`src/rtl/branch_target_predictor_pkg.sv`:
```
// Shared definitions for the branch target buffer: default widths, counter
// encodings and PC index/tag extraction helpers (also usable by the IF stage
// for debug views of the table).
package branch_target_predictor_pkg;

  localparam int ADDR_W_DEF = 32;
  localparam int IDX_W_DEF  = 5;
  localparam int CTR_W_DEF  = 2;
  localparam int TAG_W_DEF  = ADDR_W_DEF - IDX_W_DEF - 2;

  // Direction counter encodings for the default counter width.
  localparam logic [CTR_W_DEF-1:0] CTR_WNT = CTR_W_DEF'((1 << (CTR_W_DEF - 1)) - 1);
  localparam logic [CTR_W_DEF-1:0] CTR_WT  = CTR_W_DEF'(1 << (CTR_W_DEF - 1));
  localparam logic [CTR_W_DEF-1:0] CTR_MAX = '1;

  // Table index: word-aligned PC bits just above the byte offset.
  function automatic logic [IDX_W_DEF-1:0] btb_idx(input logic [ADDR_W_DEF-1:0] pc);
    return IDX_W_DEF'(pc >> 2);
  endfunction

  // Tag: every PC bit above the index.
  function automatic logic [TAG_W_DEF-1:0] btb_tag(input logic [ADDR_W_DEF-1:0] pc);
    return TAG_W_DEF'(pc >> (IDX_W_DEF + 2));
  endfunction

endpackage

```
`src/rtl/branch_target_predictor_if.sv`:
```
// Lookup (IF side), training (EX side) and flush signals of the branch
// target buffer. master = pipeline, slave = predictor.
interface branch_target_predictor_if #(
  parameter int ADDR_W = 32
);

  logic              flush;
  logic [ADDR_W-1:0] lk_pc;
  logic              lk_hit;
  logic              lk_taken;
  logic [ADDR_W-1:0] lk_target;
  logic              upd_en;
  logic [ADDR_W-1:0] upd_pc;
  logic              upd_taken;
  logic [ADDR_W-1:0] upd_target;

  modport master (
    output flush, lk_pc, upd_en, upd_pc, upd_taken, upd_target,
    input  lk_hit, lk_taken, lk_target
  );

  modport slave (
    input  flush, lk_pc, upd_en, upd_pc, upd_taken, upd_target,
    output lk_hit, lk_taken, lk_target
  );

endinterface

```
`src/rtl/branch_target_predictor_sat_ctr.sv`:
```
// Combinational next-value unit for an N-bit saturating direction counter:
// increments on taken, decrements on not-taken, never wraps.
module btb_sat_ctr #(
  parameter int CTR_W = 2
) (
  input  logic [CTR_W-1:0] ctr,
  input  logic             taken,
  output logic [CTR_W-1:0] nxt
);

  // Step toward the observed direction, holding at the rails.
  always_comb begin
    nxt = ctr;
    if (taken) begin
      if (ctr != '1) nxt = ctr + 1'b1;
    end else begin
      if (ctr != '0) nxt = ctr - 1'b1;
    end
  end

endmodule

```
`src/rtl/branch_target_predictor.sv`:
```
// Direct-mapped branch target buffer: tagged entries with a saturating
// direction counter. Lookup is combinational off the flop arrays (no bypass
// of a same-cycle update); training and flush take effect on the next edge.
module branch_target_predictor
  import branch_target_predictor_pkg::*;
#(
  parameter int ADDR_W = ADDR_W_DEF,
  parameter int IDX_W  = IDX_W_DEF,
  parameter int CTR_W  = CTR_W_DEF
) (
  input  logic                          clk,
  input  logic                          rst,
  branch_target_predictor_if.slave      bus
);

  localparam int ENTRIES = 2 ** IDX_W;
  localparam int TAG_W   = ADDR_W - IDX_W - 2;
  localparam logic [CTR_W-1:0] RST_CTR   = CTR_W'((1 << (CTR_W - 1)) - 1);
  localparam logic [CTR_W-1:0] ALLOC_CTR = CTR_W'(1 << (CTR_W - 1));

  logic              valid_q  [ENTRIES];
  logic [TAG_W-1:0]  tag_q    [ENTRIES];
  logic [ADDR_W-1:0] target_q [ENTRIES];
  logic [CTR_W-1:0]  ctr_q    [ENTRIES];

  logic [IDX_W-1:0]  lk_idx, upd_idx;
  logic [TAG_W-1:0]  lk_tag, upd_tag;
  logic              upd_hit;
  logic [CTR_W-1:0]  upd_ctr_nxt;
  logic              unused_pc_lsbs;

  assign lk_idx  = bus.lk_pc[IDX_W+1:2];
  assign lk_tag  = bus.lk_pc[ADDR_W-1:IDX_W+2];
  assign upd_idx = bus.upd_pc[IDX_W+1:2];
  assign upd_tag = bus.upd_pc[ADDR_W-1:IDX_W+2];

  // Byte offset bits never participate in prediction.
  assign unused_pc_lsbs = ^{bus.lk_pc[1:0], bus.upd_pc[1:0]};

  // Lookup: read the stored entry, forcing clean zeros on a miss.
  always_comb begin
    bus.lk_hit    = valid_q[lk_idx] && (tag_q[lk_idx] == lk_tag);
    bus.lk_taken  = 1'b0;
    bus.lk_target = '0;
    if (bus.lk_hit) begin
      bus.lk_taken  = ctr_q[lk_idx][CTR_W-1];
      bus.lk_target = target_q[lk_idx];
    end
  end

  assign upd_hit = valid_q[upd_idx] && (tag_q[upd_idx] == upd_tag);

  btb_sat_ctr #(.CTR_W(CTR_W)) u_sat_ctr (
    .ctr   (ctr_q[upd_idx]),
    .taken (bus.upd_taken),
    .nxt   (upd_ctr_nxt)
  );

  // Table state: reset clears everything, flush drops valids, else train.
  always_ff @(posedge clk) begin
    if (rst) begin
      for (int i = 0; i < ENTRIES; i++) begin
        valid_q[i]  <= 1'b0;
        tag_q[i]    <= '0;
        target_q[i] <= '0;
        ctr_q[i]    <= RST_CTR;
      end
    end else if (bus.flush) begin
      for (int i = 0; i < ENTRIES; i++) begin
        valid_q[i] <= 1'b0;
      end
    end else if (bus.upd_en) begin
      if (upd_hit) begin
        ctr_q[upd_idx] <= upd_ctr_nxt;
        if (bus.upd_taken) target_q[upd_idx] <= bus.upd_target;
      end else if (bus.upd_taken) begin
        // Taken miss replaces whatever lived at this index.
        valid_q[upd_idx]  <= 1'b1;
        tag_q[upd_idx]    <= upd_tag;
        target_q[upd_idx] <= bus.upd_target;
        ctr_q[upd_idx]    <= ALLOC_CTR;
      end
    end
  end

endmodule

```
`src/flat_wrapper.sv`:
```
// flat-port wrapper written by rule: the top's interface ports become plain ports
module branch_target_predictor_flat import branch_target_predictor_pkg::*;
#(
  parameter int ADDR_W = ADDR_W_DEF,
  parameter int IDX_W  = IDX_W_DEF,
  parameter int CTR_W  = CTR_W_DEF
)
  (clk, rst, bus_flush, bus_lk_pc, bus_upd_en, bus_upd_pc, bus_upd_taken, bus_upd_target, bus_lk_hit, bus_lk_taken, bus_lk_target);
  branch_target_predictor_if #(.ADDR_W(ADDR_W)) bus_i ();
  input  logic clk;
  input  logic rst;
  input wire logic [$bits(bus_i.flush)-1:0] bus_flush;
  input wire logic [$bits(bus_i.lk_pc)-1:0] bus_lk_pc;
  input wire logic [$bits(bus_i.upd_en)-1:0] bus_upd_en;
  input wire logic [$bits(bus_i.upd_pc)-1:0] bus_upd_pc;
  input wire logic [$bits(bus_i.upd_taken)-1:0] bus_upd_taken;
  input wire logic [$bits(bus_i.upd_target)-1:0] bus_upd_target;
  output wire logic [$bits(bus_i.lk_hit)-1:0] bus_lk_hit;
  output wire logic [$bits(bus_i.lk_taken)-1:0] bus_lk_taken;
  output wire logic [$bits(bus_i.lk_target)-1:0] bus_lk_target;
  assign bus_i.flush = bus_flush;
  assign bus_i.lk_pc = bus_lk_pc;
  assign bus_i.upd_en = bus_upd_en;
  assign bus_i.upd_pc = bus_upd_pc;
  assign bus_i.upd_taken = bus_upd_taken;
  assign bus_i.upd_target = bus_upd_target;
  assign bus_lk_hit = bus_i.lk_hit;
  assign bus_lk_taken = bus_i.lk_taken;
  assign bus_lk_target = bus_i.lk_target;
  branch_target_predictor #(.ADDR_W(ADDR_W), .IDX_W(IDX_W), .CTR_W(CTR_W)) u_core (.clk(clk), .rst(rst), .bus(bus_i));
endmodule
```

Task objective
The records are above. How many lines in them contain the word "index"? Give the number alone.

Answer section
4